>>>

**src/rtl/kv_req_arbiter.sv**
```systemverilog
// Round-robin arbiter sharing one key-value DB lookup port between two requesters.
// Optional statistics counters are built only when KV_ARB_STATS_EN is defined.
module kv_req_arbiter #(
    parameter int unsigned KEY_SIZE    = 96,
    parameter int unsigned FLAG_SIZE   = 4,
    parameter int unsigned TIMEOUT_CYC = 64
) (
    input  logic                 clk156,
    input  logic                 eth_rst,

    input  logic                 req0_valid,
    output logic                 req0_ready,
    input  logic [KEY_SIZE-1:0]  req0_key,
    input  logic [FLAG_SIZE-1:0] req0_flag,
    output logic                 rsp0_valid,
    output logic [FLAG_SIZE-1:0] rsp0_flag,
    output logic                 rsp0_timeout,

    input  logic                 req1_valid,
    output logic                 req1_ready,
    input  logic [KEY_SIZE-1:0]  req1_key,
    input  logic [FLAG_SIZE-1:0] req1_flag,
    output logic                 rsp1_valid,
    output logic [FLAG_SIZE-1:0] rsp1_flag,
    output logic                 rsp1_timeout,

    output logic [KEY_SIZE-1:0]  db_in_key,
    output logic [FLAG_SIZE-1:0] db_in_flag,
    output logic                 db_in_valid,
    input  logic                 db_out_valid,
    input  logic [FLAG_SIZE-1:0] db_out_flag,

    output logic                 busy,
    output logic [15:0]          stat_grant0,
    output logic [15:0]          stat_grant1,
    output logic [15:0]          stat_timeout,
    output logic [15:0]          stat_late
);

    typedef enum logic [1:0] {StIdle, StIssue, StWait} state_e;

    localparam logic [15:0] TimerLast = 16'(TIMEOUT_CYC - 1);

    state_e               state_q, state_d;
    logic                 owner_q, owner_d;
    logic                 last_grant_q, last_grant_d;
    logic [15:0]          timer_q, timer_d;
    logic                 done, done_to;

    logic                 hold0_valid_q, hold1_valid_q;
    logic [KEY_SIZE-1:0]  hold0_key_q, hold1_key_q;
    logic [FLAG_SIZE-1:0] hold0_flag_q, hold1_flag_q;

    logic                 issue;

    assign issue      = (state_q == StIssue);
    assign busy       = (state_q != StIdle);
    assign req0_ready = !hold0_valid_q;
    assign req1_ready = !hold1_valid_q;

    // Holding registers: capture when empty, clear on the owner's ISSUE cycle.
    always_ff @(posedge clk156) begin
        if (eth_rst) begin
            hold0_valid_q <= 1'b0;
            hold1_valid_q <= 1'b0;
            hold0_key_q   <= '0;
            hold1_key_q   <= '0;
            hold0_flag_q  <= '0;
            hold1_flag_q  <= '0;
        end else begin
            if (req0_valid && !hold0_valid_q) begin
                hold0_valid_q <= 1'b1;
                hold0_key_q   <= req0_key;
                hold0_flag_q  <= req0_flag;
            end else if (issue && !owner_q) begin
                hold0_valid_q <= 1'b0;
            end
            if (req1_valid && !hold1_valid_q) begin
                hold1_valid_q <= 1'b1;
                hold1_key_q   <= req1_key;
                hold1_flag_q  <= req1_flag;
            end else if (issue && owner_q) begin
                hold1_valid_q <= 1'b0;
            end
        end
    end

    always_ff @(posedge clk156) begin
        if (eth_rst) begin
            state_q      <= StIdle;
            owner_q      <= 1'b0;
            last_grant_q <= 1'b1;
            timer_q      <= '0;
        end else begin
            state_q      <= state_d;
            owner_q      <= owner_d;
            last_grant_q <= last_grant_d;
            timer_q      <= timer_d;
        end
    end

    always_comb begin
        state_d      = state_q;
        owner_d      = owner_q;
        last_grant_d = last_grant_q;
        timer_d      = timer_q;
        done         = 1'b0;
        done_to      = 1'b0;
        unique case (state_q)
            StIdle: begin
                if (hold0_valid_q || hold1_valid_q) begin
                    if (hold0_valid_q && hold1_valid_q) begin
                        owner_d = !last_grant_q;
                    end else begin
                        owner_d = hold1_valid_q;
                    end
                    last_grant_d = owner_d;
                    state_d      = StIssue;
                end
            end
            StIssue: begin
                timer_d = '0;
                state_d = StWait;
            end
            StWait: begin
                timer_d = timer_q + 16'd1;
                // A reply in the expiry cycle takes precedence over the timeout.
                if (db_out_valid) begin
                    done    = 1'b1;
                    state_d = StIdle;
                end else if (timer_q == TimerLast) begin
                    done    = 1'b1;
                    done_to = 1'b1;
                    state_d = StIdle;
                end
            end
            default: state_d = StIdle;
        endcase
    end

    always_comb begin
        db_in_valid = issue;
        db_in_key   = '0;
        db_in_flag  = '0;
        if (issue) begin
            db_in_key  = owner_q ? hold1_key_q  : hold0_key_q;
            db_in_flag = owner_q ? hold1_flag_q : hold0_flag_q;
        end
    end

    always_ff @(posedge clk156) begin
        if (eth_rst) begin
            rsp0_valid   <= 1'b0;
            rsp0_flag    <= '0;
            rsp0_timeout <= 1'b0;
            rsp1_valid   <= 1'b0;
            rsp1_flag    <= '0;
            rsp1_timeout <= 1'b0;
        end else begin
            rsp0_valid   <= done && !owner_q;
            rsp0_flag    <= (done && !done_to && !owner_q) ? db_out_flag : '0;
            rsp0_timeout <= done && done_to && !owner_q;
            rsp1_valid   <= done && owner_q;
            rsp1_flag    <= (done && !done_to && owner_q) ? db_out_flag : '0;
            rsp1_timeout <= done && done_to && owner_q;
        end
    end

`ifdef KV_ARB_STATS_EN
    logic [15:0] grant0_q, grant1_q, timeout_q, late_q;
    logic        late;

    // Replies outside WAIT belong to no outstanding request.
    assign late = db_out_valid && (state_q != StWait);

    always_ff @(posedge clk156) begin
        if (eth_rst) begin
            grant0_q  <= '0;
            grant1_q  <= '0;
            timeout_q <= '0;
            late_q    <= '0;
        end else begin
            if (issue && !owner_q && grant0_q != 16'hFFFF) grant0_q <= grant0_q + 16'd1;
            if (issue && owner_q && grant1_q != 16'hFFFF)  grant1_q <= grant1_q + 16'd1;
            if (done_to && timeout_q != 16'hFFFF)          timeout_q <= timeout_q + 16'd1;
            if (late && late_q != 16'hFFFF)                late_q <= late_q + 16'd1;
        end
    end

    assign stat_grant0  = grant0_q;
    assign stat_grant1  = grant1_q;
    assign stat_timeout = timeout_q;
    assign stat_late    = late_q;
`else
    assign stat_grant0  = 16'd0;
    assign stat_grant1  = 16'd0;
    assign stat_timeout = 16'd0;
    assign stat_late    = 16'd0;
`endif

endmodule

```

<<<
>>>

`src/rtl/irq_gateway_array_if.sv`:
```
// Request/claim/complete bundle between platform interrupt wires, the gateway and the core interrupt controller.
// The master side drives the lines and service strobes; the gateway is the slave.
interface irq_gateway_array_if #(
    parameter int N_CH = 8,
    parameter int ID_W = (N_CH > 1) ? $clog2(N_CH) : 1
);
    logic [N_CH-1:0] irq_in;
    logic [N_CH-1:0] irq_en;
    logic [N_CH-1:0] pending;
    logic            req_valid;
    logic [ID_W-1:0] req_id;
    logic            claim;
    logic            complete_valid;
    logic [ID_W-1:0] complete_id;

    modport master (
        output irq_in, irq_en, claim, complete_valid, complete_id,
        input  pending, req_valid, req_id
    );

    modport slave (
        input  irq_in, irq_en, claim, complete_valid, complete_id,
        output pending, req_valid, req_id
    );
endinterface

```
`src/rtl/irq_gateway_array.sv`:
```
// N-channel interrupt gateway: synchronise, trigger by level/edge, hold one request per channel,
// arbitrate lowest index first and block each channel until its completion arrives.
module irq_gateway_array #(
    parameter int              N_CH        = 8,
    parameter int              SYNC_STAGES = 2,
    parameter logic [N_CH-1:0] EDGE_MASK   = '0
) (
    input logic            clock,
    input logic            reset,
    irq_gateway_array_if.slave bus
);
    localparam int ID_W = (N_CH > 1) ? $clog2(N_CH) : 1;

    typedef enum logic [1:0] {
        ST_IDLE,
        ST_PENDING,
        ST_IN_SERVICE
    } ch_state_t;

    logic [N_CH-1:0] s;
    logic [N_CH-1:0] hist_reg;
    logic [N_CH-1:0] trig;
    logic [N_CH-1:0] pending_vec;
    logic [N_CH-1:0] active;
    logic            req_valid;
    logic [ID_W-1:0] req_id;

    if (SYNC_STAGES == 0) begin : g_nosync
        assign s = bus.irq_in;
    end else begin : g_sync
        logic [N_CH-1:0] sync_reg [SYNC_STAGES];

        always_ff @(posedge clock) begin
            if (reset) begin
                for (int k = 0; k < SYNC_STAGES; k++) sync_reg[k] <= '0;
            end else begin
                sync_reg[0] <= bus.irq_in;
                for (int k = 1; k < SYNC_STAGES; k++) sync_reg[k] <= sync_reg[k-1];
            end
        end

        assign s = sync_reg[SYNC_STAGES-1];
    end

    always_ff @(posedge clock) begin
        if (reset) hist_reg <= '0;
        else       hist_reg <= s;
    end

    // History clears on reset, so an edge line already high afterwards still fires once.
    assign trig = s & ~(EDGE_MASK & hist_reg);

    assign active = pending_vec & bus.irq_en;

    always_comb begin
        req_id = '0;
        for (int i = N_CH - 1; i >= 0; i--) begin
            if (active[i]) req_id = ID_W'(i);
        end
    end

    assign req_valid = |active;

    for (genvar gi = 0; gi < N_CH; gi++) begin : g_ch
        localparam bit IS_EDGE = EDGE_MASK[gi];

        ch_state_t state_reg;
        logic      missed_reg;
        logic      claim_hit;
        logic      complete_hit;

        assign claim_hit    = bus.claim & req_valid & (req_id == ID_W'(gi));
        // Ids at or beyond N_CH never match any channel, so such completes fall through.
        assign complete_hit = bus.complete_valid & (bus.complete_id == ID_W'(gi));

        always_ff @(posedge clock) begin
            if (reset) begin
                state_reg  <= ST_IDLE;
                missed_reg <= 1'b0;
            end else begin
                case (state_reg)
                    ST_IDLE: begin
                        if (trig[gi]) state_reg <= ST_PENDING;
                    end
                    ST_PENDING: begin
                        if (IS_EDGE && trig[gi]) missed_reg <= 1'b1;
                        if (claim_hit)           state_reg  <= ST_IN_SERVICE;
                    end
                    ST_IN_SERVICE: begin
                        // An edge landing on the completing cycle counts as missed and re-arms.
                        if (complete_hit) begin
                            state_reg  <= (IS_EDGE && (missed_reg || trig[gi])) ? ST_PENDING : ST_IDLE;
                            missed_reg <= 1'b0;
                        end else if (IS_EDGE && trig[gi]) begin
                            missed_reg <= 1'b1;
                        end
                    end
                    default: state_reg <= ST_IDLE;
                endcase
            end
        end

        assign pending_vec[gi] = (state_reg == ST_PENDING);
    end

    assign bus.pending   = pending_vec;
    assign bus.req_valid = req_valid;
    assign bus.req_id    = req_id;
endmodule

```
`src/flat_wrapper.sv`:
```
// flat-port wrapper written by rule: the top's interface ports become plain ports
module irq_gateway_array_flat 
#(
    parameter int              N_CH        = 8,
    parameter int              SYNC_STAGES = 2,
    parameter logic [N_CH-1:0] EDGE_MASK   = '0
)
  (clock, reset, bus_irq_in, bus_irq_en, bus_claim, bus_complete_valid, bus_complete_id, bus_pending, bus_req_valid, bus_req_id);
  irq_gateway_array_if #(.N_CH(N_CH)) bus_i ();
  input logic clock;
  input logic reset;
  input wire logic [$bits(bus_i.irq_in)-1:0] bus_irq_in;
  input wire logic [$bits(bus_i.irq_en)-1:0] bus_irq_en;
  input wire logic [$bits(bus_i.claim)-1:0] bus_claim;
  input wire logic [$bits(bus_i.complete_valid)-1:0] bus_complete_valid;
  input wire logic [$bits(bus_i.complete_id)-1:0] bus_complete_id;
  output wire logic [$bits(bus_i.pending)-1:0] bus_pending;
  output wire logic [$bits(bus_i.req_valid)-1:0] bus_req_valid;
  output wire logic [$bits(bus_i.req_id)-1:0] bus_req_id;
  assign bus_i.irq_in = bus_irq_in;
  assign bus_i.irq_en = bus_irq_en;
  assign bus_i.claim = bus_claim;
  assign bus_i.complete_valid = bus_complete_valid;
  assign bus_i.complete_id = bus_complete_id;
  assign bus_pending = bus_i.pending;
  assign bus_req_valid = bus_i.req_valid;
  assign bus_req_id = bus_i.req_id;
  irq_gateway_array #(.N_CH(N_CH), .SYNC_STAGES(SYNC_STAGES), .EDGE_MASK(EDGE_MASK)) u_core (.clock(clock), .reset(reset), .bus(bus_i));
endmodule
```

<<<

◆ **To do**
Tally the lines in this material that hold the word "channel", then reply with only the number.

◆ **Output for this exercise**
3